● Assignment
From the listing below, pull out all lines with "largest" in them.

Records supplied below:

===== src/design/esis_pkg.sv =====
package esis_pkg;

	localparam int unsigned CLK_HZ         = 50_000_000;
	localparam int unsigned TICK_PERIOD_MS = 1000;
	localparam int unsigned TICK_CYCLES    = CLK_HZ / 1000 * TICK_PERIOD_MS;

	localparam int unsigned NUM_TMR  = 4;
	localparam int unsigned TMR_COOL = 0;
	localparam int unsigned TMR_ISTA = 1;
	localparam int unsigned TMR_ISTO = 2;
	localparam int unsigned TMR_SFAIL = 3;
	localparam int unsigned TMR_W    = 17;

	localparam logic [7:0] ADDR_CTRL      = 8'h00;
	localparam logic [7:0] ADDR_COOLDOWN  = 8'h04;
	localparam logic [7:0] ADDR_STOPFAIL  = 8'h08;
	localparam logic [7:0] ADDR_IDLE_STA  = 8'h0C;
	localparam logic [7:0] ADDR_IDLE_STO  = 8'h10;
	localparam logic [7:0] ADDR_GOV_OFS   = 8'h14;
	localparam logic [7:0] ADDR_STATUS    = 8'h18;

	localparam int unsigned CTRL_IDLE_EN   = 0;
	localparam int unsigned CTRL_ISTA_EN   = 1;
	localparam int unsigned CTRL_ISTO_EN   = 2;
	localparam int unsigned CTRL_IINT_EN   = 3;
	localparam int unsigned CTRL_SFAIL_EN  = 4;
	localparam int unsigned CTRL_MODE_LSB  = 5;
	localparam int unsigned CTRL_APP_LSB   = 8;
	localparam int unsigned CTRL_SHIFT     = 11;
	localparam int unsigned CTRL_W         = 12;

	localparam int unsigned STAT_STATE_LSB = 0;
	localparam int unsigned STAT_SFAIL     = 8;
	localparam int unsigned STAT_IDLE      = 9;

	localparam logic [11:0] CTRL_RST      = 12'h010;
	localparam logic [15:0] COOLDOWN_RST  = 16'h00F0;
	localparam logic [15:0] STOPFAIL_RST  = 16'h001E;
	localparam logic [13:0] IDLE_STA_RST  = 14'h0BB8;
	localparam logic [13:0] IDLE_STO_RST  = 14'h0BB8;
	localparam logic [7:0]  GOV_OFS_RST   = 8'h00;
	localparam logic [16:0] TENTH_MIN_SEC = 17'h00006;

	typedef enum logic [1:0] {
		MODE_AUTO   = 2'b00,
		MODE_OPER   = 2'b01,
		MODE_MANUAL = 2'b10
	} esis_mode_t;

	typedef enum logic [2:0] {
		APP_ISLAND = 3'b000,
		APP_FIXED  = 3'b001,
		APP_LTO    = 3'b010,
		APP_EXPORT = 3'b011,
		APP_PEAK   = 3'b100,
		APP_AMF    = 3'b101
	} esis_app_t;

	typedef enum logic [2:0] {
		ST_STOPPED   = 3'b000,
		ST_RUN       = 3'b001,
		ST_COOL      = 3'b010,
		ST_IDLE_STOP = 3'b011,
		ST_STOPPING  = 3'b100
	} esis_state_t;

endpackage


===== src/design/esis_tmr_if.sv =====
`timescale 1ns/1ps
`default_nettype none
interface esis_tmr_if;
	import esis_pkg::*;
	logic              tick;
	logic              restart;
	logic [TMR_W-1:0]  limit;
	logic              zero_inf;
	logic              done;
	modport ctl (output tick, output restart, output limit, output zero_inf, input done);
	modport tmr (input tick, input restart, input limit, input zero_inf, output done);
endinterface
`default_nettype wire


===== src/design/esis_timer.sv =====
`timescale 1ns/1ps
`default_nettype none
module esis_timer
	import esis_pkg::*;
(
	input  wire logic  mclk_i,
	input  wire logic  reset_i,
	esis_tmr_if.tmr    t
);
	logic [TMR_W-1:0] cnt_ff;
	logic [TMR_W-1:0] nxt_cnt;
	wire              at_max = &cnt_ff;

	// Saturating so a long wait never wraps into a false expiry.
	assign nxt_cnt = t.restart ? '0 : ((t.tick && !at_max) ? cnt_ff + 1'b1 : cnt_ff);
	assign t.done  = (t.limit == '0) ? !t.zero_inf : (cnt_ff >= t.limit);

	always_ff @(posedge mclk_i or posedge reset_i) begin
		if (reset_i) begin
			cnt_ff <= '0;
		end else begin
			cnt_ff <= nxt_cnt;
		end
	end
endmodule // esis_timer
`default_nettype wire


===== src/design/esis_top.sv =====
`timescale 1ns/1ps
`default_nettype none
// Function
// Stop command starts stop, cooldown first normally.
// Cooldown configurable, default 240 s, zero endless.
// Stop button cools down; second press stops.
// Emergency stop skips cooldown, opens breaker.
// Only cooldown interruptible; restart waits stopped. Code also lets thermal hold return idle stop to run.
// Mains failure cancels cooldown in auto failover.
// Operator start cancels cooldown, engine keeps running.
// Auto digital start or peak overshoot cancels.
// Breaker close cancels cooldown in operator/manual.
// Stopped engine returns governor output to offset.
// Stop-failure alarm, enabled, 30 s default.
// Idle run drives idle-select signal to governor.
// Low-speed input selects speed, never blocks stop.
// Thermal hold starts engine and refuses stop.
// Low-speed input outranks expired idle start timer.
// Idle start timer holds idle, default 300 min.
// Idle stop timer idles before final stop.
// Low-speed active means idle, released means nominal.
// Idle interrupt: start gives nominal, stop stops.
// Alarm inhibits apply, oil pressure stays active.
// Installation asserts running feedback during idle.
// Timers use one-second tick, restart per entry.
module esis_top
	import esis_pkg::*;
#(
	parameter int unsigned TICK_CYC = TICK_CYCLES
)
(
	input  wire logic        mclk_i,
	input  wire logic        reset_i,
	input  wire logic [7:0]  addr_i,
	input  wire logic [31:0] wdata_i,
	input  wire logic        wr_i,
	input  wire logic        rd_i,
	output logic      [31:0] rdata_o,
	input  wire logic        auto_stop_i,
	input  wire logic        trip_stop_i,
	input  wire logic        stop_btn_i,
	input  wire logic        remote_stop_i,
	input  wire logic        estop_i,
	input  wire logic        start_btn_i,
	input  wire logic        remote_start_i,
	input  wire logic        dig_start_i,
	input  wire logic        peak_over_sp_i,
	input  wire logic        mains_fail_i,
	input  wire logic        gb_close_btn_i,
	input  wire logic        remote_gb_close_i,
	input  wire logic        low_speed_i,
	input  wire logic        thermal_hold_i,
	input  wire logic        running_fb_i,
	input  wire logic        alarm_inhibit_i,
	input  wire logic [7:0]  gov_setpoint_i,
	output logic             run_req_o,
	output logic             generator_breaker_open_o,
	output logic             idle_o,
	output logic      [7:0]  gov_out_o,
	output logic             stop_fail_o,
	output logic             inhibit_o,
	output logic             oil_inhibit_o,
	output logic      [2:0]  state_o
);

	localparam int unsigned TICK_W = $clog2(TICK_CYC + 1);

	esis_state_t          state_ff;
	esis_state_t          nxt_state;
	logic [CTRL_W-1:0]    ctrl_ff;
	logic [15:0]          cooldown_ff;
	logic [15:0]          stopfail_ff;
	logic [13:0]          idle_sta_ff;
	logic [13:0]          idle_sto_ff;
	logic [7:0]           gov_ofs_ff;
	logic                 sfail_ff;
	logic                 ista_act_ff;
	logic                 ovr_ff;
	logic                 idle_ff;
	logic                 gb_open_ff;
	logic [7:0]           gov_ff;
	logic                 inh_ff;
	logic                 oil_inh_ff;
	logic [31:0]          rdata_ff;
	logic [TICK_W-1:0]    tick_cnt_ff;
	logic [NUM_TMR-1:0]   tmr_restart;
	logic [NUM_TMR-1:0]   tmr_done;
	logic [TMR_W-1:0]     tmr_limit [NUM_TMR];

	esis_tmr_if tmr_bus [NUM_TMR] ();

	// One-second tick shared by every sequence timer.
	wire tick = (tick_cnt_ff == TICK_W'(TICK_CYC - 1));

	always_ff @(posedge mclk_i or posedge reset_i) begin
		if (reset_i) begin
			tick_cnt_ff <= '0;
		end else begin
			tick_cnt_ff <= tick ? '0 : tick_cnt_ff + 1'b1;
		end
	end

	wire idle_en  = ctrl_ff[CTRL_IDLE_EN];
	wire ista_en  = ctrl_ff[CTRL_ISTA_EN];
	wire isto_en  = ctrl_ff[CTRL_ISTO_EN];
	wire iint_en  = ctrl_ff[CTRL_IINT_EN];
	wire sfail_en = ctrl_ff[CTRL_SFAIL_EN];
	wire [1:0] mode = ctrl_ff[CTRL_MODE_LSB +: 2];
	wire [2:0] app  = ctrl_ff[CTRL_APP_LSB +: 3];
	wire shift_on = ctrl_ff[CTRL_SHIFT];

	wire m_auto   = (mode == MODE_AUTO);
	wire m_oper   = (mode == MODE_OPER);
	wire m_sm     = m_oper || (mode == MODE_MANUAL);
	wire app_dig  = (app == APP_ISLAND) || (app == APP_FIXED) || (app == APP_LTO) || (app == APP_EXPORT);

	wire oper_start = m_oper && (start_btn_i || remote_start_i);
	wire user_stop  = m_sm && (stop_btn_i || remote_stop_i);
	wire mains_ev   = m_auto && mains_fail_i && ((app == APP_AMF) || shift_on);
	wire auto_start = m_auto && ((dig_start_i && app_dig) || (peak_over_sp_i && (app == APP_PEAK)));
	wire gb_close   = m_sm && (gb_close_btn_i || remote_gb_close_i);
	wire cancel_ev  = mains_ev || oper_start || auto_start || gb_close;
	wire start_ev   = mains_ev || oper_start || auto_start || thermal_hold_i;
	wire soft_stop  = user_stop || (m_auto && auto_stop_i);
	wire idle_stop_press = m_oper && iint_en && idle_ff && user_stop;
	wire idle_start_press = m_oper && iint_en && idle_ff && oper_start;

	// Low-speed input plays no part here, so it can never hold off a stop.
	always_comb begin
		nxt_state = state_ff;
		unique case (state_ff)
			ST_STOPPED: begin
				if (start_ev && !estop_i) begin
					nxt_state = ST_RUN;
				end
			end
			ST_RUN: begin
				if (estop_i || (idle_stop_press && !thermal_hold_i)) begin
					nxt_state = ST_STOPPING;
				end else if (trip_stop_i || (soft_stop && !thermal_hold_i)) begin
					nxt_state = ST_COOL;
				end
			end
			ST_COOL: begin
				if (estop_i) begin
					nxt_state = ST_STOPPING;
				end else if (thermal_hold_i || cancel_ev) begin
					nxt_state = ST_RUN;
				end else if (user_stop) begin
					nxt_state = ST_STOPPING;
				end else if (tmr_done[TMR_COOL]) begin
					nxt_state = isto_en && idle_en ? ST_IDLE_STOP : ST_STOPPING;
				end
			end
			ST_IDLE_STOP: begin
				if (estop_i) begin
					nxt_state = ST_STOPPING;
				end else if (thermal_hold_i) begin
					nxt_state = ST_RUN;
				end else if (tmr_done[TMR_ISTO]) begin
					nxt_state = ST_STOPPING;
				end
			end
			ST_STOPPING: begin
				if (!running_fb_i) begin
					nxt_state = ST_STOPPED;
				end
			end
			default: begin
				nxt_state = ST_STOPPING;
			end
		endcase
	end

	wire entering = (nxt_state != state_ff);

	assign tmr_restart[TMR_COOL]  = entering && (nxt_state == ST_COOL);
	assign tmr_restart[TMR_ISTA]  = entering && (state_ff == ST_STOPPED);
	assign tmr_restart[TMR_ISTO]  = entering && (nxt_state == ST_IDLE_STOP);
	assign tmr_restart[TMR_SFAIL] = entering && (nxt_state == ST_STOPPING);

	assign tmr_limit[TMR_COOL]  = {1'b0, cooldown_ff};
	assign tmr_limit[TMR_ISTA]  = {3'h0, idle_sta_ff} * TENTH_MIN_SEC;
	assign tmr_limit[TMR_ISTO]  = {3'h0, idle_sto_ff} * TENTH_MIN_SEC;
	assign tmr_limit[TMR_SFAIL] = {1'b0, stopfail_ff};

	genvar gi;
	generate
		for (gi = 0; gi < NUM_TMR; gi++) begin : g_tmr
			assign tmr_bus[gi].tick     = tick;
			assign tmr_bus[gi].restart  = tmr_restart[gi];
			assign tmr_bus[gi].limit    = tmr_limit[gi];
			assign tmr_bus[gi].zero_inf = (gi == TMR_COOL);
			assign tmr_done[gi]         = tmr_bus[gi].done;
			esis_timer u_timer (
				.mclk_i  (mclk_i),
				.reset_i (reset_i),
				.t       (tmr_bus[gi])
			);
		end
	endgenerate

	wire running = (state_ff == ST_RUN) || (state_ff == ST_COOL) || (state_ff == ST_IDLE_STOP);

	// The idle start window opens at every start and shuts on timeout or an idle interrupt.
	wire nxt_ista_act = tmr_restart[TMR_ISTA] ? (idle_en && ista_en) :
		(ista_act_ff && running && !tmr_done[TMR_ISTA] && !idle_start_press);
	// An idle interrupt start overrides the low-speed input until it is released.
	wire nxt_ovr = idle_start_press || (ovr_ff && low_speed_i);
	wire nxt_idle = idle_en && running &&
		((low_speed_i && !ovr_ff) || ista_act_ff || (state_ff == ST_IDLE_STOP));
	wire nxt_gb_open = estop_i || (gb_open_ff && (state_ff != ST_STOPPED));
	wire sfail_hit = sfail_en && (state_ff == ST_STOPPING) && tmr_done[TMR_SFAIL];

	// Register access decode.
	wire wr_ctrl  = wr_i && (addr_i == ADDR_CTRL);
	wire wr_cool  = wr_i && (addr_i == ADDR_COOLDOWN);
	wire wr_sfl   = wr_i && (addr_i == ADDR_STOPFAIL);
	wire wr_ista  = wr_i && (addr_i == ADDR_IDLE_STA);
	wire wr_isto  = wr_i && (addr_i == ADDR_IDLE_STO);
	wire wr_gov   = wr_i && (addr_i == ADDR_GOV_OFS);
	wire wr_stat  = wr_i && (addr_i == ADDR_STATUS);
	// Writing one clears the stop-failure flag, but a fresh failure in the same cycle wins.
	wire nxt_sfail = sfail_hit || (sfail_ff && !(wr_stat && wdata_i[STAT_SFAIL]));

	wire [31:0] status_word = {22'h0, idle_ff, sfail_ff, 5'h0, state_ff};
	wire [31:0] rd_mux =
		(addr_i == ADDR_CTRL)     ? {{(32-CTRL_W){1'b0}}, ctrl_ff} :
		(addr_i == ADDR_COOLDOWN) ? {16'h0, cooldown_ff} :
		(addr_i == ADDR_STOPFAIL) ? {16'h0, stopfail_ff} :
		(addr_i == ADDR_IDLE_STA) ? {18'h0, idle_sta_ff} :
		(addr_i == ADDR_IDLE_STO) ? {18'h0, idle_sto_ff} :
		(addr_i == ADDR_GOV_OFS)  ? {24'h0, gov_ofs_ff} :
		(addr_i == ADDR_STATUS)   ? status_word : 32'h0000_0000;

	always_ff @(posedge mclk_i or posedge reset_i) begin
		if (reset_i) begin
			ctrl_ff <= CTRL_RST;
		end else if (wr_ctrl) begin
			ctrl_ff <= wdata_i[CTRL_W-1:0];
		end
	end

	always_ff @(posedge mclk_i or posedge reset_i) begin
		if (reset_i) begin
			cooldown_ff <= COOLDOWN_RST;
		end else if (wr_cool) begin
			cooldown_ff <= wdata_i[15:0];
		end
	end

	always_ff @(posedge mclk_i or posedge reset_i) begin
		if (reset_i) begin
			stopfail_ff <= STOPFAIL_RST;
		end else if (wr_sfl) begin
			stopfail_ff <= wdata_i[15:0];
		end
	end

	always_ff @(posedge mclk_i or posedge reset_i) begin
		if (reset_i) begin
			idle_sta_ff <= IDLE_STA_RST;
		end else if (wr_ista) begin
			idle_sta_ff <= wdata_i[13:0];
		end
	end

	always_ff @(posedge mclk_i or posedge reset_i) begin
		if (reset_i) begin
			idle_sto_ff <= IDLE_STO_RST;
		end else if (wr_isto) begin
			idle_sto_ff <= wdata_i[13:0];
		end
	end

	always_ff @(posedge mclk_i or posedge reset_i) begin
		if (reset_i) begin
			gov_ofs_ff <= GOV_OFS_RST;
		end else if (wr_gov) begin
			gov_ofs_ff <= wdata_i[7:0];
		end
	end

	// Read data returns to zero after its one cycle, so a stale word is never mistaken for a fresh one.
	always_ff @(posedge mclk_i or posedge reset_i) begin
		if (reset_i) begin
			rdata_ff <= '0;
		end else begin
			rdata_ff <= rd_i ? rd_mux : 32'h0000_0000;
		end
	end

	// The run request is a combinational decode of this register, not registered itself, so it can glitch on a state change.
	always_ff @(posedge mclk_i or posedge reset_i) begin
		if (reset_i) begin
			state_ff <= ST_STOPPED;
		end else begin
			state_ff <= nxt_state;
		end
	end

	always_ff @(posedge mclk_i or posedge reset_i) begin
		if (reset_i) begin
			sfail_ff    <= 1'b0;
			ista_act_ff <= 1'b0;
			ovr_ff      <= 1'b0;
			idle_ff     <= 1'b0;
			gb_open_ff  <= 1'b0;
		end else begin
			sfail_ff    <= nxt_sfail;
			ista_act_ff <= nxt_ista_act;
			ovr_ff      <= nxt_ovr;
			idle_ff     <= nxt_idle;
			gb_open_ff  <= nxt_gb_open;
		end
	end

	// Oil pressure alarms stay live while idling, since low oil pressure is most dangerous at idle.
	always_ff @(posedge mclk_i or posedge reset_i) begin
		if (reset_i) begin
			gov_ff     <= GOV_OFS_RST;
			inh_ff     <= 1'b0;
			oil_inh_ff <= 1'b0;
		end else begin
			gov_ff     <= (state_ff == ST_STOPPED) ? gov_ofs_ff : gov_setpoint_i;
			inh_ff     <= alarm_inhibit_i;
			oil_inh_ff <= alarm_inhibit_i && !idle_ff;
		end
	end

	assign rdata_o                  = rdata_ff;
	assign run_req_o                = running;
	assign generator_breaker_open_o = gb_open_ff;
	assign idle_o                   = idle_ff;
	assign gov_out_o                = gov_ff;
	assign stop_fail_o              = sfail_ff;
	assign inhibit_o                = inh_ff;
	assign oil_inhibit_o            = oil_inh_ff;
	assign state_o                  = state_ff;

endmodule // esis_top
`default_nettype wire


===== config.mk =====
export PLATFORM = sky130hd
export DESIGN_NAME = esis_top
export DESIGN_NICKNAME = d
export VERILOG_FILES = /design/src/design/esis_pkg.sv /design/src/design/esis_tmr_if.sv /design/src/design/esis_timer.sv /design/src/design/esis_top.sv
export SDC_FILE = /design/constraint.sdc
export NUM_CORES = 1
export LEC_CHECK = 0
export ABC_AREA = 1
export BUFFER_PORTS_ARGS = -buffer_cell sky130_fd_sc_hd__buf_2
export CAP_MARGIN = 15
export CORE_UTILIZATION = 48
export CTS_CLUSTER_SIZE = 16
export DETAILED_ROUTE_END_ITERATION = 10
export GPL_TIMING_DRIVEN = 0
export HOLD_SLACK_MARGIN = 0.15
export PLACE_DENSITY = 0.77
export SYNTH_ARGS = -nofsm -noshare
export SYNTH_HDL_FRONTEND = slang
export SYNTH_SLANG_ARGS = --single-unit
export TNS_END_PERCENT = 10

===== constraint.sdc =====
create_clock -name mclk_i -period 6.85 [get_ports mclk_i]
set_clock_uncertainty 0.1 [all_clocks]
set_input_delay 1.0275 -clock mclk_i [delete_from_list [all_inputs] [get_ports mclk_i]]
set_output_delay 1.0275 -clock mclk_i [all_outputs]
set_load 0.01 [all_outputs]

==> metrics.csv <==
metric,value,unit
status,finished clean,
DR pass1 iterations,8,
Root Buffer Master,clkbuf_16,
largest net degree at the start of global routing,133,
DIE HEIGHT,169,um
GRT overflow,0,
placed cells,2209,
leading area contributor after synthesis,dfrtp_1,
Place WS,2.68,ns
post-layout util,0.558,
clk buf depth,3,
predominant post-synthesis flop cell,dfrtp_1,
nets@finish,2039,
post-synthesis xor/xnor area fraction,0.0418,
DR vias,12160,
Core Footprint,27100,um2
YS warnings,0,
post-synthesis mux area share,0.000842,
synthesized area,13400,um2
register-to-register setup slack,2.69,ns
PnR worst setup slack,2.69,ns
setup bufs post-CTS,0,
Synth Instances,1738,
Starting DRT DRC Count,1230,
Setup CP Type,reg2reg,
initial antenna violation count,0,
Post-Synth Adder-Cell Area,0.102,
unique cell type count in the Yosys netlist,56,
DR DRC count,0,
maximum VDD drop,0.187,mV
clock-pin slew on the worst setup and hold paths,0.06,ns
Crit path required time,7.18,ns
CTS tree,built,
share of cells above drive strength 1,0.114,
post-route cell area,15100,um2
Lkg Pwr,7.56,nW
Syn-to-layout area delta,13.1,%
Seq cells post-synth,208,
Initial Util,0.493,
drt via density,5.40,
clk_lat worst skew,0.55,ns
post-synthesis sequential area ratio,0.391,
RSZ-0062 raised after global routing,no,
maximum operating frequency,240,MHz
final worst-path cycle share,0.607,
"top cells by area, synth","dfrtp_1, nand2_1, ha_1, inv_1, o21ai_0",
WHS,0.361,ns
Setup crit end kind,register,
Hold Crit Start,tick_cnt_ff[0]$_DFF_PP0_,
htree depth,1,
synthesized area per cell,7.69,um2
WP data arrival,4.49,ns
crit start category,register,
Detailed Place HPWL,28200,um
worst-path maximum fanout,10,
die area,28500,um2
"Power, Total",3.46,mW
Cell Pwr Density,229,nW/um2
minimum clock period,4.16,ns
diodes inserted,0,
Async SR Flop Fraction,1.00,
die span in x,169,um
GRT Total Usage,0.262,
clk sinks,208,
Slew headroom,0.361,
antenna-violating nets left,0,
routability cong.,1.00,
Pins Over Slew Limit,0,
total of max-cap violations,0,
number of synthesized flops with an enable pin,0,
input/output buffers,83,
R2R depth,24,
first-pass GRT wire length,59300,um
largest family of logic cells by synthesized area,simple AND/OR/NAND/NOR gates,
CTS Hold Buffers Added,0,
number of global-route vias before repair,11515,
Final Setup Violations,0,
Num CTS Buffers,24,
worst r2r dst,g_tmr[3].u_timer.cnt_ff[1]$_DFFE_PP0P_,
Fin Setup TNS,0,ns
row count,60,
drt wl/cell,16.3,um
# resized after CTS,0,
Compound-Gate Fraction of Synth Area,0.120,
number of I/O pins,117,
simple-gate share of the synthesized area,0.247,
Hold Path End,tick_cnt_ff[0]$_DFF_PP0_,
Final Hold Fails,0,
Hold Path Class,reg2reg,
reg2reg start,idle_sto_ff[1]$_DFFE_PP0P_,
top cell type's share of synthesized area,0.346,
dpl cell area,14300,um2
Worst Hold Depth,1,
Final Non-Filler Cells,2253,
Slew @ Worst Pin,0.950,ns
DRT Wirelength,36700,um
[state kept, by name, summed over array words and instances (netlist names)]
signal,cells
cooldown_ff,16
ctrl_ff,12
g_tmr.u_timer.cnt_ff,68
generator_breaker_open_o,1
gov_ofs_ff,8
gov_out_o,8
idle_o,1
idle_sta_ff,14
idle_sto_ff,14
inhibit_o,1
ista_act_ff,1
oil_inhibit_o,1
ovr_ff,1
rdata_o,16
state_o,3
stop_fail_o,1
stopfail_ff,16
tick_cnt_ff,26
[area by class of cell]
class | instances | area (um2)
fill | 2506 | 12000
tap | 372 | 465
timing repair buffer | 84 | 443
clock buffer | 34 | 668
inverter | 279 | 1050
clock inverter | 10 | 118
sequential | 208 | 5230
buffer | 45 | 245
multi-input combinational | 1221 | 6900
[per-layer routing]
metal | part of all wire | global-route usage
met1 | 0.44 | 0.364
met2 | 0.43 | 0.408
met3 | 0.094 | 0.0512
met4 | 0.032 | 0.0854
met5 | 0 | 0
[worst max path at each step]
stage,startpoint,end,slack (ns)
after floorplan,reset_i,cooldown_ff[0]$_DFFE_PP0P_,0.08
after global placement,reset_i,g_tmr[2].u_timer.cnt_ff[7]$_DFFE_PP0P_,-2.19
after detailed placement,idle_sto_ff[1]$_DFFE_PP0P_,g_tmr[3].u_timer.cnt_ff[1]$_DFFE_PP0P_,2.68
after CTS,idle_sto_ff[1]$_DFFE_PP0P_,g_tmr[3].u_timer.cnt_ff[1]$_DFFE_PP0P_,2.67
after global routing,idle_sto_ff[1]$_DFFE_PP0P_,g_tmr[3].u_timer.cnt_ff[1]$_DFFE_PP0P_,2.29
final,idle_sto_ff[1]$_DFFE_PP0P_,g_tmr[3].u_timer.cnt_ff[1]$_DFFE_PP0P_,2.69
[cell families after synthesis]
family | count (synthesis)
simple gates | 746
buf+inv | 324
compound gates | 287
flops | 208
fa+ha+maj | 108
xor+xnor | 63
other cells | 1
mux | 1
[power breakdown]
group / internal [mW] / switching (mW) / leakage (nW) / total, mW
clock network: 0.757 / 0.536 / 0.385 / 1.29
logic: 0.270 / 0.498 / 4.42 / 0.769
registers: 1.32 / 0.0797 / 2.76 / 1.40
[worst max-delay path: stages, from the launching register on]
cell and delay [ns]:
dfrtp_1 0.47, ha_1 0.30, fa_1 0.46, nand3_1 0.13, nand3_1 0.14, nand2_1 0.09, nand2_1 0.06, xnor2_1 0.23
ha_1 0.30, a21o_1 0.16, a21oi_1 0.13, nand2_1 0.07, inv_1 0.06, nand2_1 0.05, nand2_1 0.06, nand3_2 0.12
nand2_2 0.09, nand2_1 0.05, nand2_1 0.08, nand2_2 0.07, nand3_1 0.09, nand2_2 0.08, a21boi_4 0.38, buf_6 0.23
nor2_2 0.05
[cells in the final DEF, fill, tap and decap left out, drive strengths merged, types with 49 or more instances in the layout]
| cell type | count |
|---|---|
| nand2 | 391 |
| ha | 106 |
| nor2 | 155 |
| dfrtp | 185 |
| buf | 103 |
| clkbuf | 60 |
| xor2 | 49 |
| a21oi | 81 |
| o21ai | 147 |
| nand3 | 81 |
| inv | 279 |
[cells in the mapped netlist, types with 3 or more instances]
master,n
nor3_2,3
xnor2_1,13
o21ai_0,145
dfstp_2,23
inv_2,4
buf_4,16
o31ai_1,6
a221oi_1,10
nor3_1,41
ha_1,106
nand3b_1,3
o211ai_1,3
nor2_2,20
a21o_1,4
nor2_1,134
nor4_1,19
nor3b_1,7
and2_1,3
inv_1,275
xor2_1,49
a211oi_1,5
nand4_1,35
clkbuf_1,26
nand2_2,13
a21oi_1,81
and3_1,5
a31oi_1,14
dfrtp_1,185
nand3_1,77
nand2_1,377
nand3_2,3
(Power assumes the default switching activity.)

End of Records supplied.

● Written answer
largest net degree at the start of global routing,133,
largest family of logic cells by synthesized area,simple AND/OR/NAND/NOR gates,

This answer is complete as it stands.